Hi, thank you for the wonderful work. I was reproducing the IT2T evaluation for VisDial and I found when I run the 5th code block, the estimate time is pretty long (more than 3 days). Is that a reasonable evaluation time or there are some bugs I need tp fix (or anything I can do to speed up the process). Thank you in advance!

fromage/evals/VisDial_Inference_IT2T_Generation.ipynb

Line 185 in ddc4942

"topk = (1, 5, 10)\n",

Thanks for letting me know about this. What GPU are you using for this? It may be reasonable depending on that.

Just to confirm, are you also loading images from a local disk? (just making sure that network access is not the reason it is slow)

For me, on an A6000 GPU (batch size of 20), it takes around 10 hours to run. You might consider running it for less samples, 200-300 samples would probably be enough to estimate performance.

Thanks for the reply. I am using a V100-32GB GPU (bs 20). I am loading images from a local disk.

BTW, how much VRAM is used for this eval? I tried 20 batch size on 32GB GPU but get CUDA out of memory.

Thank you in advance!

Thanks for your patience. I tested it myself on a V100 and I got a similar ETA as you (> 72 hours). I tried to introduce some batching optimizations, but it didn't have a significant effect. I think this is because the V100 is significantly slower relative to the A6000, especially on bf16 data.

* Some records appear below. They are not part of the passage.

File: src/rtl/kwdt_prescale.sv
module kwdt_prescale #(
    parameter int unsigned DIV   = 6,
    parameter int unsigned PRE_W = 11
) (
    input  logic clk,
    input  logic rst,
    input  logic clear,
    input  logic run,
    output logic tick
);
    localparam int unsigned DIV_W = (DIV > 1) ? $clog2(DIV) : 1;

    logic             div_tick;
    logic [PRE_W-1:0] pre_q;

    generate
        if (DIV > 1) begin : g_div
            logic [DIV_W-1:0] div_q;
            logic             div_last;
            assign div_last = (div_q == DIV_W'(DIV - 1));
            assign div_tick = run && div_last;
            always_ff @(posedge clk) begin
                if (rst || clear)   div_q <= '0;
                else if (run)       div_q <= div_last ? '0 : div_q + 1'b1;
            end
        end else begin : g_nodiv
            assign div_tick = run;
        end
    endgenerate

    assign tick = div_tick && (&pre_q);

    always_ff @(posedge clk) begin
        if (rst || clear)  pre_q <= '0;
        else if (div_tick) pre_q <= pre_q + 1'b1;
    end
endmodule

File: src/rtl/kwdt_timer.sv
module kwdt_timer #(
    parameter int unsigned TMR_W = 8
) (
    input  logic             clk,
    input  logic             rst,
    input  logic             load,
    input  logic [TMR_W-1:0] load_val,
    input  logic             tick,
    output logic             ovf_pulse
);
    logic [TMR_W-1:0] tmr_q;
    logic             wrap;

    assign wrap = tick && (&tmr_q);

    always_ff @(posedge clk) begin
        if (rst) begin
            tmr_q     <= '0;
            ovf_pulse <= 1'b0;
        end else begin
            // a load at the overflow edge takes the place of the overflow
            ovf_pulse <= wrap && !load;
            if (load)      tmr_q <= load_val;
            else if (tick) tmr_q <= tmr_q + 1'b1;
        end
    end
endmodule

File: src/rtl/keyed_wdt.sv
module keyed_wdt
    import kwdt_pkg::*;
#(
    parameter int unsigned DIV   = 6,
    parameter int unsigned PRE_W = 11,
    parameter int unsigned TMR_W = 8
) (
    input  logic             clk,
    input  logic             rst,
    input  logic             key_we,
    input  logic [7:0]       key_wdata,
    input  logic             rld_we,
    input  logic [TMR_W-1:0] rld_wdata,
    input  logic             arm_we,
    input  logic             arm_wdata,
    input  logic             pd_we,
    input  logic             pd_wdata,
    output logic             wdt_rst,
    output logic             pd_eff,
    output logic             enabled,
    output logic             running,
    output logic             armed
);
    ctrl_t st;
    cmd_t  cmd;
    logic  tmr_tick;

    kwdt_ctrl u_ctrl (
        .clk       (clk),
        .rst       (rst),
        .key_we    (key_we),
        .key_wdata (key_wdata),
        .arm_we    (arm_we),
        .arm_wdata (arm_wdata),
        .rld_we    (rld_we),
        .pd_we     (pd_we),
        .pd_wdata  (pd_wdata),
        .st        (st),
        .cmd       (cmd)
    );

    kwdt_prescale #(.DIV(DIV), .PRE_W(PRE_W)) u_pre (
        .clk   (clk),
        .rst   (rst),
        .clear (cmd.accept),
        .run   (cmd.count_en),
        .tick  (tmr_tick)
    );

    kwdt_timer #(.TMR_W(TMR_W)) u_tmr (
        .clk       (clk),
        .rst       (rst),
        .load      (cmd.accept),
        .load_val  (rld_wdata),
        .tick      (tmr_tick),
        .ovf_pulse (wdt_rst)
    );

    assign enabled = !key_opens(st.key);
    assign pd_eff  = st.pd_req && key_opens(st.key);
    assign running = st.running;
    assign armed   = st.armed;
endmodule
==> src/rtl/scl_pkg.sv <==
package scl_pkg;
  timeunit 1ns; timeprecision 1ps;
  typedef enum logic [1:0] {
    MODE_NORMAL = 2'd0,
    MODE_DYN    = 2'd1,
    MODE_HQ     = 2'd2
  } mode_e;
endpackage

==> src/rtl/scl_req_check.sv <==
module scl_req_check #(
  parameter int DIM_W        = 14,
  parameter int MIN_DIM      = 8,
  parameter int MAX_DIM      = 4096,
  parameter int MIN_SEMI_DIM = 16
) (
  input  logic [DIM_W-1:0] src_w_i,
  input  logic [DIM_W-1:0] src_h_i,
  input  logic [DIM_W-1:0] dst_w_i,
  input  logic [DIM_W-1:0] dst_h_i,
  input  logic             semiplanar_i,
  input  logic             need_i,
  input  logic             release_i,
  input  logic             interlaced_i,
  input  logic             is_pipe_i,
  output logic             release_o,
  output logic             reject_o
);
  timeunit 1ns; timeprecision 1ps;
  localparam logic [DIM_W-1:0] LO   = DIM_W'(MIN_DIM);
  localparam logic [DIM_W-1:0] HI   = DIM_W'(MAX_DIM);
  localparam logic [DIM_W-1:0] SEMI = DIM_W'(MIN_SEMI_DIM);

  logic need, rng_bad, semi_bad;

  always_comb begin
    need     = need_i || (src_w_i != dst_w_i) || (src_h_i != dst_h_i);
    rng_bad  = (src_w_i < LO) || (src_h_i < LO) || (dst_w_i < LO) || (dst_h_i < LO) ||
               (src_w_i > HI) || (src_h_i > HI) || (dst_w_i > HI) || (dst_h_i > HI);
    semi_bad = semiplanar_i && !is_pipe_i && ((src_w_i < SEMI) || (src_h_i < SEMI));
    release_o = release_i || !need;
    reject_o  = !release_o && (interlaced_i || rng_bad || semi_bad);
  end
endmodule
File: config.mk
export PLATFORM = sky130hd
export DESIGN_NAME = rx_addr_filter
export DESIGN_NICKNAME = d
export VERILOG_FILES = /design/src/rtl/addr_filt_pkg.sv /design/src/rtl/addr_bit_counter.sv /design/src/rtl/addr_crc_hash.sv /design/src/rtl/station_compare.sv /design/src/rtl/hash_filter_lookup.sv /design/src/rtl/rx_addr_filter.sv
export SDC_FILE = /design/constraint.sdc
export NUM_CORES = 1
export LEC_CHECK = 0
export BUFFER_PORTS_ARGS = -buffer_cell sky130_fd_sc_hd__buf_2
export CAP_MARGIN = 10
export CORE_UTILIZATION = 55
export DETAILED_ROUTE_END_ITERATION = 12
export PLACE_DENSITY = 0.84
export SKIP_CTS_REPAIR_TIMING = 1
export SLEW_MARGIN = 20
export SYNTH_ARGS = -nofsm -noshare
export SYNTH_HDL_FRONTEND = slang
export SYNTH_SLANG_ARGS = --single-unit
File: constraint.sdc
create_clock -name clk_i -period 4.5 [get_ports clk_i]
set_input_delay 0.45 -clock clk_i [delete_from_list [all_inputs] [get_ports clk_i]]
set_output_delay 0.45 -clock clk_i [all_outputs]
set_load 0.005 [all_outputs]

The reason it takes so long is because the VisDial eval has 2064 examples in its val set, and each has 10 rounds of dialogue (= 20640 examples to be evaluated). And each example has 100 answer options, so to pick the best one we compute the log likelihood of each example by passing them through Fromage. So you can imagine that this is a huge number of tokens (100 options * max seq_len * 10 rounds for each of the 2064 examples) 🙂

I don't have a good solution for speeding it up at the moment, except to maybe run it on less examples (200 should give you a good estimate). Sorry about that!

BTW, how much VRAM is used for this eval? I tried 20 batch size on 32GB GPU but get CUDA out of memory.

The base model takes about 18 GB, and I think a batch size of 20 uses up to 41GB (it's bounded by the longest sequence length in VisDial). You should be able to fit a lower batch size (I tried 10, 16 may work?) on 32GB, though.

Thanks for your reply! Yeah I think a batch size of 10 could work on 32GB.

Anyway, really appreciate your help and it's a really interesting and solid work.

I heard that the slowdown might actually be due to bfloat16 not being supported on V100s (not 100% sure though)? It could be worth trying to pass the model in as fp16 instead.

Oh, thanks, I'll try on them! BTW, I am a bit curious about the evaluation pipeline here. It seems like the perplexity computation process is making the things pretty inefficient, does it decide by the performance? Have you try any other way of evaluation? Thanks so much!

That's good to know!

Sorry, I haven't tried other ways of measuring it. I think that measuring loss/perplexity is quite a standard way for multiple choice questions, so not sure if there are other approaches that can be used.

Gotcha, it makes sense. Thank you so much!